On the other hand, raising a Weillbull distribution to -1 produces an inverse Weillbull distribution (by definition). Let $F_X(x)=1-e^{- x^\tau}$ be the CDF of the base Weibull distribution where $\tau >0$. Let’s find the CDF of $Y=X^{-1}$. Then add the scale parameter.

$\displaystyle F_Y(y)=P(Y \le y)=P(X \ge 1 / y)=e^{- (1/y)^\tau}$

$\displaystyle F_Y(y)=e^{- (\theta/y)^\tau}$ (scale parameter added)

Note the the CDF of inverse Weibull distribution is identical to the one for inverse transformed exponential distribution. Thus transformed exponential distribution is identical to a Weibull distribution and inverse transformed exponential distribution is identical to an inverse Weibull distribution.

Since Weibull distribution is the same as transformed exponential distribution, the previous post on Weibull distribution can inform us on transformed exponential distribution.
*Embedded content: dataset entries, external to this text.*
$ cat config.mk
export PLATFORM = sky130hd
export DESIGN_NAME = smu_dribbler_flat
export DESIGN_NICKNAME = d
export VERILOG_FILES = /design/src/rtl/smu_dribbler_if.sv /design/src/rtl/smu_dribbler.sv /design/src/flat_wrapper.sv
export SDC_FILE = /design/constraint.sdc
export NUM_CORES = 1
export LEC_CHECK = 0
export ABC_AREA = 1
export ABC_CLOCK_PERIOD_IN_PS = 6200
export BUFFER_PORTS_ARGS = -buffer_cell sky130_fd_sc_hd__clkbuf_2
export CAP_MARGIN = 10
export CORE_MARGIN = 2
export CORE_UTILIZATION = 57
export CTS_CLUSTER_DIAMETER = 100
export CTS_CLUSTER_SIZE = 24
export DETAILED_ROUTE_END_ITERATION = 16
export GPL_TIMING_DRIVEN = 0
export PLACE_DENSITY_LB_ADDON = 0.15
export RECOVER_POWER = 25
export SYNTH_ARGS = -nofsm -noshare
export SYNTH_HDL_FRONTEND = slang
export SYNTH_SLANG_ARGS = --single-unit
export TNS_END_PERCENT = 100
$ cat constraint.sdc
create_clock -name pj_clk -period 6.2 [get_ports pj_clk]
set_input_delay 0.93 -clock pj_clk [delete_from_list [all_inputs] [get_ports pj_clk]]
set_output_delay 0.93 -clock pj_clk [all_outputs]
set_load 0.01 [all_outputs]
$ cat src/rtl/smu_dribbler_if.sv
// ---------------------------------------------------------------------------
// smu_dribbler_if
// Request/return bus between the stack-management dribbler and the DCU.
//   smu_req      : request valid, held until dcu_smu_ack
//   smu_st       : 1 = spill store, 0 = fill load
//   smu_addr     : word address of the request
//   smu_data     : store data for a spill
//   dcu_smu_ack  : DCU accepts the pending request
//   dcu_data_vld : fill return data valid
//   dcu_data     : fill return data
// master = dribbler side, slave = DCU side.
// ---------------------------------------------------------------------------
interface smu_dribbler_if;
    logic        smu_req;
    logic        smu_st;
    logic [31:0] smu_addr;
    logic [31:0] smu_data;
    logic        dcu_smu_ack;
    logic        dcu_data_vld;
    logic [31:0] dcu_data;

    modport master (
        output smu_req, smu_st, smu_addr, smu_data,
        input  dcu_smu_ack, dcu_data_vld, dcu_data
    );

    modport slave (
        input  smu_req, smu_st, smu_addr, smu_data,
        output dcu_smu_ack, dcu_data_vld, dcu_data
    );
endinterface

$ cat src/rtl/smu_dribbler.sv
// ---------------------------------------------------------------------------
// smu_dribbler
// Background spill/fill engine for the stack cache (S$). When dribbling is
// enabled it spills the bottom S$ entry to memory if the cache is too full,
// or fills one word back from memory if it is too empty, tracking the memory
// address of the cache bottom in SC_BOTTOM (smu_sbase).
//
// Ports
//   pj_clk, pj_reset_l          : clock, asynchronous active-low reset
//   dribble_en                  : dribbling enable (PSR.DRE)
//   num_entries/low_mark/high_mark : S$ occupancy and fill/spill thresholds
//   und_flw_bit                 : 1 = nothing left in memory to fill
//   sbase_ld, sbase_in          : software write of SC_BOTTOM
//   sc_rd_data                  : bottom S$ entry (spill data source)
//   squash_fill                 : abort an outstanding fill
//   smu_sbase                   : current SC_BOTTOM
//   smu_we, smu_wdata           : S$ fill write
//   smu_sbase_we                : SC_BOTTOM update strobe (spill/fill done)
//   spill, fill                 : one-cycle completion pulses
//   less_than_6, dribble_stall  : occupancy status (combinational)
//   dcu                         : DCU request/return bus (master side)
// ---------------------------------------------------------------------------
module smu_dribbler (
    input  logic                 pj_clk,
    input  logic                 pj_reset_l,
    input  logic                 dribble_en,
    input  logic [5:0]           num_entries,
    input  logic [5:0]           low_mark,
    input  logic [5:0]           high_mark,
    input  logic                 und_flw_bit,
    input  logic                 sbase_ld,
    input  logic [31:0]          sbase_in,
    input  logic [31:0]          sc_rd_data,
    input  logic                 squash_fill,
    output logic [31:0]          smu_sbase,
    output logic                 smu_we,
    output logic [31:0]          smu_wdata,
    output logic                 smu_sbase_we,
    output logic                 spill,
    output logic                 fill,
    output logic                 less_than_6,
    output logic                 dribble_stall,
    smu_dribbler_if.master       dcu
);

    typedef enum logic [1:0] {
        IDLE      = 2'd0,
        SPILL_REQ = 2'd1,
        FILL_REQ  = 2'd2,
        FILL_WAIT = 2'd3
    } state_t;

    state_t      state_q;
    logic        squashed_q;
    logic [31:0] sbase_q;
    logic [31:0] sbase_d;
    logic        req_q;
    logic        st_q;
    logic [31:0] addr_q;
    logic [31:0] data_q;
    logic [31:0] wdata_q;
    logic        we_q;
    logic        sbase_we_q;
    logic        spill_q;
    logic        fill_q;

    logic spill_cond;
    logic fill_cond;
    logic spill_ack;
    logic squash_now;
    logic fill_done;

    // Spill is tested first so it wins when misconfigured marks overlap.
    assign spill_cond = (num_entries > high_mark);
    assign fill_cond  = (num_entries < low_mark) && !und_flw_bit;

    assign spill_ack  = (state_q == SPILL_REQ) && dcu.dcu_smu_ack;
    // Returning data is dropped if the fill was squashed earlier, or if a
    // squash or SC_BOTTOM reload lands in the very cycle the data returns.
    assign squash_now = squashed_q || squash_fill || sbase_ld;
    assign fill_done  = (state_q == FILL_WAIT) && dcu.dcu_data_vld && !squash_now;

    // Software load overrides any hardware step; arithmetic wraps mod 2^32.
    always_comb begin
        sbase_d = sbase_q;
        if (spill_ack) begin
            sbase_d = sbase_q - 32'd4;
        end else if (fill_done) begin
            sbase_d = sbase_q + 32'd4;
        end
        if (sbase_ld) begin
            sbase_d = sbase_in;
        end
    end

    always_ff @(posedge pj_clk or negedge pj_reset_l) begin
        if (!pj_reset_l) begin
            state_q    <= IDLE;
            squashed_q <= 1'b0;
            sbase_q    <= 32'd0;
            req_q      <= 1'b0;
            st_q       <= 1'b0;
            addr_q     <= 32'd0;
            data_q     <= 32'd0;
            wdata_q    <= 32'd0;
            we_q       <= 1'b0;
            sbase_we_q <= 1'b0;
            spill_q    <= 1'b0;
            fill_q     <= 1'b0;
        end else begin
            // Completion strobes are single-cycle pulses.
            we_q       <= 1'b0;
            sbase_we_q <= 1'b0;
            spill_q    <= 1'b0;
            fill_q     <= 1'b0;
            sbase_q    <= sbase_d;

            unique case (state_q)
                IDLE: begin
                    // Address is taken from sbase_d so a same-cycle software
                    // load is honoured by the request it launches.
                    if (dribble_en && spill_cond) begin
                        state_q <= SPILL_REQ;
                        req_q   <= 1'b1;
                        st_q    <= 1'b1;
                        addr_q  <= sbase_d;
                        data_q  <= sc_rd_data;
                    end else if (dribble_en && fill_cond) begin
                        state_q <= FILL_REQ;
                        req_q   <= 1'b1;
                        st_q    <= 1'b0;
                        addr_q  <= sbase_d + 32'd4;
                    end
                end

                SPILL_REQ: begin
                    if (dcu.dcu_smu_ack) begin
                        state_q    <= IDLE;
                        req_q      <= 1'b0;
                        st_q       <= 1'b0;
                        spill_q    <= 1'b1;
                        sbase_we_q <= 1'b1;
                    end
                end

                FILL_REQ: begin
                    if (dcu.dcu_smu_ack) begin
                        // Once accepted the load cannot be recalled, so a
                        // squash here only marks the return for discard.
                        state_q <= FILL_WAIT;
                        req_q   <= 1'b0;
                        if (squash_fill || sbase_ld) begin
                            squashed_q <= 1'b1;
                        end
                    end else if (squash_fill) begin
                        state_q    <= IDLE;
                        req_q      <= 1'b0;
                        squashed_q <= 1'b0;
                    end else if (sbase_ld) begin
                        squashed_q <= 1'b1;
                    end
                end

                FILL_WAIT: begin
                    if (dcu.dcu_data_vld) begin
                        state_q    <= IDLE;
                        squashed_q <= 1'b0;
                        if (!squash_now) begin
                            we_q       <= 1'b1;
                            fill_q     <= 1'b1;
                            sbase_we_q <= 1'b1;
                            wdata_q    <= dcu.dcu_data;
                        end
                    end else if (squash_fill || sbase_ld) begin
                        squashed_q <= 1'b1;
                    end
                end

                default: state_q <= IDLE;
            endcase
        end
    end

    assign dcu.smu_req  = req_q;
    assign dcu.smu_st   = st_q;
    assign dcu.smu_addr = addr_q;
    assign dcu.smu_data = data_q;

    assign smu_sbase     = sbase_q;
    assign smu_we        = we_q;
    assign smu_wdata     = wdata_q;
    assign smu_sbase_we  = sbase_we_q;
    assign spill         = spill_q;
    assign fill          = fill_q;
    assign less_than_6   = (num_entries < 6'd6);
    assign dribble_stall = less_than_6 && !und_flw_bit;

endmodule

$ cat src/flat_wrapper.sv
// flat-port wrapper written by rule: the top's interface ports become plain ports
module smu_dribbler_flat 
  (pj_clk, pj_reset_l, dribble_en, num_entries, low_mark, high_mark, und_flw_bit, sbase_ld, sbase_in, sc_rd_data, squash_fill, smu_sbase, smu_we, smu_wdata, smu_sbase_we, spill, fill, less_than_6, dribble_stall, dcu_smu_req, dcu_smu_st, dcu_smu_addr, dcu_smu_data, dcu_dcu_smu_ack, dcu_dcu_data_vld, dcu_dcu_data);
  smu_dribbler_if dcu_i ();
  input  logic pj_clk;
  input  logic pj_reset_l;
  input  logic dribble_en;
  input  logic [5:0] num_entries;
  input  logic [5:0] low_mark;
  input  logic [5:0] high_mark;
  input  logic und_flw_bit;
  input  logic sbase_ld;
  input  logic [31:0] sbase_in;
  input  logic [31:0] sc_rd_data;
  input  logic squash_fill;
  output logic [31:0] smu_sbase;
  output logic smu_we;
  output logic [31:0] smu_wdata;
  output logic smu_sbase_we;
  output logic spill;
  output logic fill;
  output logic less_than_6;
  output logic dribble_stall;
  output wire logic [$bits(dcu_i.smu_req)-1:0] dcu_smu_req;
  output wire logic [$bits(dcu_i.smu_st)-1:0] dcu_smu_st;
  output wire logic [$bits(dcu_i.smu_addr)-1:0] dcu_smu_addr;
  output wire logic [$bits(dcu_i.smu_data)-1:0] dcu_smu_data;
  input wire logic [$bits(dcu_i.dcu_smu_ack)-1:0] dcu_dcu_smu_ack;
  input wire logic [$bits(dcu_i.dcu_data_vld)-1:0] dcu_dcu_data_vld;
  input wire logic [$bits(dcu_i.dcu_data)-1:0] dcu_dcu_data;
  assign dcu_smu_req = dcu_i.smu_req;
  assign dcu_smu_st = dcu_i.smu_st;
  assign dcu_smu_addr = dcu_i.smu_addr;
  assign dcu_smu_data = dcu_i.smu_data;
  assign dcu_i.dcu_smu_ack = dcu_dcu_smu_ack;
  assign dcu_i.dcu_data_vld = dcu_dcu_data_vld;
  assign dcu_i.dcu_data = dcu_dcu_data;
  smu_dribbler u_core (.pj_clk(pj_clk), .pj_reset_l(pj_reset_l), .dribble_en(dribble_en), .num_entries(num_entries), .low_mark(low_mark), .high_mark(high_mark), .und_flw_bit(und_flw_bit), .sbase_ld(sbase_ld), .sbase_in(sbase_in), .sc_rd_data(sc_rd_data), .squash_fill(squash_fill), .smu_sbase(smu_sbase), .smu_we(smu_we), .smu_wdata(smu_wdata), .smu_sbase_we(smu_sbase_we), .spill(spill), .fill(fill), .less_than_6(less_than_6), .dribble_stall(dribble_stall), .dcu(dcu_i));
endmodule
**After elaboration in Yosys (flattened, before gate mapping)**

Index checks and enable logic that the tools add are counted.

- Flip-flop bits (word level): 136
- Latch bits: 0
- RAM bits: 0
- Memory bits (read-only): 0
- Bits of input ports: 122
- Output and inout bits: 136
- Logic and storage cells: 83
- Memories kept: 0

- $add $sub $neg: 3
- Multipliers: 0
- Divide/modulo/power cells: 0
- Order comparisons: 3
- Equal/unequal tests: 8
- Shifts and indexed selects: 0
- Multiplexer cells: 33
- Bitwise logic cells: 1
- Reductions and logical operators: 24

Operators by type and width:

| cell | count |
|---|---|
| 32-bit 2-to-1 mux | 5 |
| 32-bit by 3-bit adder with 32-bit output (second input constant) | 2 |
| 32-bit by 3-bit subtractor with 32-bit output (second input constant) | 1 |
| 1-bit 2-to-1 mux | 17 |
| 2-bit 2-to-1 mux | 6 |
| 2-bit case mux with 4 select lines | 1 |
| 4-bit AND reduction | 2 |
| 1-bit logical AND | 7 |
| 6-bit greater-than comparator | 1 |
| 6-bit by 3-bit less-than comparator with 1-bit output (second input constant) | 1 |
| 6-bit less-than comparator | 1 |
| 1-bit case mux with 2 select lines | 3 |
| 2-bit AND reduction | 3 |
| 3-bit AND reduction | 2 |
| 2-bit nonzero test | 3 |
| 2-bit equality test (second input constant) | 2 |
| 2-bit inequality test (second input constant) | 2 |
| 4-bit inequality test (second input constant) | 1 |
| 1-bit logical OR | 3 |
| 3-bit by 1-bit inequality test with 1-bit output (second input constant) | 1 |
| 3-bit inequality test (second input constant) | 1 |
| 1-bit case mux with 3 select lines | 1 |
| 3-bit nonzero test | 1 |
| 2-bit by 1-bit equality test with 1-bit output (second input constant) | 1 |
| 3 further kinds | 4 |

**Longest topological paths before layout**

- Depth after elaboration: 10
- Gate-level depth with buffers: 21
- Mapped depth without buffers: 21

**Least setup slack after synthesis**

Ideal clock, no wire load.

- Path type: input-to-reg
- From: input port high_mark[5]
- To: register u_core.data_q[10] (netlist: u_core.dcu.smu_data[10])
- Library setup time: 125 ps
- Arrival: 2,802 ps
- Required time: 6,075 ps
- Setup slack: 3,273 ps
- Stages on the path: 11
- Buffers on the path: 1
- Path through: inv_1 > ha_1 > nand2_1 > inv_1 > nand3_1 > o21a_1 > nand2_1 > clkinv_1 > nand2_1 > buf_2 > mux2_2

- Longest elaborated chain between the ends: 3

Ends and longest elaborated chain:

| element | RTL line | source |
|---|---|---|
| from (decl) | flat_wrapper.sv:10 | `input logic [5:0] high_mark;` |
| 6-bit greater-than comparator | smu_dribbler.sv:74 | `assign spill_cond = (num_entries > high_mark);` |
| 1-bit logical AND | smu_dribbler.sv:122 | `if (dribble_en && spill_cond) begin` |
| 2-bit AND reduction (no source line) | - |  |
| to (signal assigned) | smu_dribbler.sv:127 | `data_q <= sc_rd_data;` |
| to (decl) | smu_dribbler.sv:60 | `logic [31:0] data_q;` |

Every way passes these cells.
A chain may end at the register's enable or synchronous reset.

==> flow_summary.ini <==
[cts]
ctsHoldBuffers = 0
root_buffer = clkbuf_16
cts.reportedPaths.clkPinSlew_ns = 0.06
cts_made_buffers = 17
cts_tree = yes
clkLatencyLatePin_ns = 0.43
cts_sinks = 136
cts_max_level = 4
clock_path_buffers = 2
cts_resized = 0
cts_setup_buffers = 0

[floorplan]
rows = 44
die_h_um = 125.9
fp.dieW_um = 125.9
start_util = 0.5824
io_pins = 258
core-area_um2 = 14530
die-area_um2 = 15840

[timing]
slew_violations = 59
finalSetupViolCount = 0
timing.slew.headroom = -1.205
tightest_slew_ns = 3.307
fin_skew_ns = 0.01030
period_needed_ns = 3.480
tns_ns = 0
rsz0062_at_grt = false
hold-worst-slack_ns = 0.4770
hold_viol = 0
final.setup.worst_slack_ns = 2.720
period_share = 0.5613
fmax_mhz = 287.3

[drt]
drtIter0Drc = 795
vias_per_cell = 5.438
via_count = 8635
drt_pass1_iterations = 5
postRouteAntennaNets = 0
drc = 0
drt-total-wl_um = 25920
wl_per_cell_um = 16.32

[power]
p_leak_nw = 5.837
pwr-share-clk = 0.288
internal-power_mw = 2.417
p_comb_frac = 0.352
p_switching_mw = 1.425
switching_share = 0.3708
power_mw = 3.842
peakVddDrop_uv = 322.8
power_density_nw_per_um2 = 360.8
p_seq_frac = 0.360

[setup_path]
cpPeakStageDelay_ns = 2.28
required_ns = 5.99
rr_worst_depth = 17
crit_chain = clkbuf_1
startpoint_type = input port
critical_path.max_fanout = 59
rr_startpoint = u_core.state_q[1]
cp_slowest_cell = clkbuf_1
arrival_ns = 3.27
critPathKind = in -> async
reg2reg_to = u_core.dcu.smu_addr[31]
crit_cells = 1
reg2reg_slack_ns = 3.22
cp-end-kind = async pin
cp_num_buf_inv = 1
path_delay_family = buffers and inverters

[job]
cap_violations = 1

[final_layout]
final_util = 0.7327
instances_no_fill = 1588
diodes = 0
fill_cells = 1186
final_area_um2 = 10650
syn_to_final_growth_pct = 25.81
drive_above_1_share = 0.3198
nNetsFinal = 1532

[grt]
grt_overflow = 0
grt_pass1_wl_um = 41060
grt_max_degree = 79
grt_pass1_vias = 8294
track_usage = 0.3296
antenna_found_initial = 0

[yosys]
ys_warn_count = 0
syn-cell-area_um2 = 8464
syn_area_per_cell_um2 = 7.598
async_flop_share = 1.000
yosys_most_used_dff = dfrtp_1
netlist-cell-type-count = 48
synth_edf_count = 0
ys_seq_elements = 136
yosysSeqAreaShare = 0.4021
synth_nets = 1255
syn_inst = 1114

[worst_hold_path]
min_to = u_core.dcu.smu_addr[31]
min_path_type = reg -> reg
worstHoldPathCells = 2
min_from = u_core.dcu.smu_addr[31]

[run_status]
outcome = finished, violations left
violations = max-capacitance violations, max-slew violations

[placed_design]
io_buffers = 257
placed_cells = 1556
dp_slack_ns = 2.451
dp_hpwl_um = 19980
place_area_um2 = 10020
gp_congestion = 1.004
[cell usage after synthesis, types with 3 or more instances]
cell	n	area, um2
nand3b_1	5	37.54
inv_2	8	30.03
o21ai_0	21	105.1
nor2_4	16	180.2
buf_6	5	56.30
ha_1	19	237.7
nand2_2	23	143.9
nand3_4	4	70.07
nor3_1	9	45.04
or2_2	14	87.58
o21ai_1	4	20.02
mux2_2	32	360.4
nand2_1	370	1389
o31ai_1	3	22.52
nor2_2	13	81.33
a21oi_1	15	75.07
inv_1	101	379.1
buf_2	14	70.07
a31oi_1	5	31.28
nand3_2	13	130.1
nor2_1	88	330.3
nand2_4	10	112.6
xor2_1	3	26.28
dfrtp_1	136	3403
clkbuf_1	12	45.04
nand4_1	26	162.7
nand3_1	118	590.6
[sequential cells by signal, summed over array words and instances (netlist names)]
name	cells
u_core.dcu.smu_addr	32
u_core.dcu.smu_data	32
u_core.smu_sbase	32
u_core.smu_wdata	32
u_core.state_q	2
u_core.dcu.smu_req	1
u_core.dcu.smu_st	1
u_core.smu_sbase_we	1
u_core.smu_we	1
u_core.spill	1
u_core.squashed_q	1
[power by group through the flow]
stage / Sequential, mW / Combinational (mW) / Clock (mW)
final: 1.38 / 1.35 / 1.11
after global routing: 1.42 / 1.48 / 1.15
after CTS: 1.38 / 1.36 / 1.11
after detailed placement: 1.39 / 1.34 / 0
after global placement: 1.37 / 1.31 / 0
after floorplan: 1.50 / 0.637 / 0
[layout by cell type (no fill, tap or decap), drive strengths merged]
cell	Yosys	final
nand2	403	403
clkbuf	12	288
dfrtp	136	136
nand3	135	135
nor2	118	118
inv	109	112
mux2	32	32
nand4	27	27
o21ai	25	25
buf	20	21
ha	19	19
a21oi	17	17
or2	16	16
nor3	13	13
clkinv	2	8
nand3b	5	5
a31oi	5	5
bufinv	0	4
xor2	3	3
o31ai	3	3
nor4	2	2
o21a	2	2
o211ai	1	1
and3	1	1
and2	1	1
a21boi	1	1
o2111ai	1	1
o221ai	1	1
a22oi	1	1
nor3b	1	1
o21bai	1	1
xnor2	1	1
[final cells by class]
| class | instances | area, um2 | share of cell area |
|---|---|---|---|
| flip-flops and latches | 136 | 3403 | 0.3196 |
| clock buffers | 19 | 452.9 | 0.04253 |
| clock inverters | 13 | 191.4 | 0.01798 |
| well taps | 184 | 230.2 | 0.02162 |
| inverters | 111 | 416.7 | 0.03913 |
| repair buffers | 258 | 1313 | 0.1233 |
| multi-input cells | 835 | 4463 | 0.4191 |
| plain buffers | 32 | 178.9 | 0.01680 |
[logic make-up (layout without fill, tap and decap cells)]
kind of cell / Yosys count / in the layout / share of synthesized area
buf+inv: 143 / 433 / 0.07036
mux: 32 / 32 / 0.04257
fa+ha+maj: 19 / 19 / 0.02809
compound gates: 58 / 58 / 0.04036
flops: 136 / 136 / 0.4021
xor+xnor: 4 / 4 / 0.004140
simple gates: 722 / 722 / 0.4124
[metal layers]
layer / global-route usage / vias to the layer above / share of wire
met1: 0.3982 / 3973 / 0.39
met3: 0.07816 / 80 / 0.086
met5: 0 / - / 0
met2: 0.5517 / 437 / 0.48
li1: - / 4145 / -
met4: 0.1713 / 0 / 0.044
[worst max-delay path by stage]
stage / end / start / slack, ns
5_1_grt: u_core.smu_sbase[15] / pj_reset_l / 2.07
6_report: u_core.smu_sbase[30] / pj_reset_l / 2.72
2_1_floorplan: u_core.dcu.smu_data[10] / high_mark[5] / 3.27
3_3_place_gp: u_core.smu_sbase[29] / pj_reset_l / 1.99
4_1_cts: u_core.dcu.smu_addr[4] / num_entries[5] / 2.87
3_5_place_dp: u_core.dcu.smu_addr[7] / num_entries[5] / 2.45
Power figures use the tool's default switching activity.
For example, assuming that the Weibull distribution (or transformed exponential) is a model for the time until death of a life, varying the shape parameter $\tau$ yields different mortality patterns. The following are two graphics from the proevious post.

Figure 1

Figure 2

Figure 1 shows the Weibull density functions for different values of the shape parameter (the scale parameter $\theta$ is fixed at 1). The curve for $\tau=1$ is the exponential density curve. It is clear that the green density curve ($\tau=2$) approaches the x-axis at a faster rate then the other two curves and thus has a lighter tail than the other two density curves. In general, the Weibull (transformed exponential) distribution with shape parameter $\tau >1$ has a lighter tail than the Weibull with shape parameter $0<\tau <1$.

Figure 2 shows the failure rates for the Weibull (transformed exponential) distributions with the same three values of $\tau$. Note that the failure rate for $\tau=0.5$ (blue) decreases over time and the failure rate for $\tau=2$ increases over time. The failure rate for $\tau=1$ is constant since it is the exponential distribution.

What is being displayed in Figure 2 describes a general pattern. When the shape parameter is $0<\tau<0.5$, the failure rate decreases as time increases and the Weibull (transformed exponential) distribution is a model for infant mortality, or early-life failures. Hence these Weibull distributions have a thicker tail as shown in Figure 1.

When the shape parameter is $\tau >1$, the failure rate increases as time increases and the Weibull (transformed exponential) distribution is a model for wear-out failures. As times go by, the lives are fatigued and “die off.” Hence these Weibull distributions have a lighter tail as shown in Figure 1.

When $\tau=1$, the resulting Weibull (transformed exponential) distribution is exponential. The failure rate is constant and it is a model for random failures (failures that are independent of age).

Thus the transformed exponential family has a great deal of flexibility for modeling the failures of objects (machines, devices).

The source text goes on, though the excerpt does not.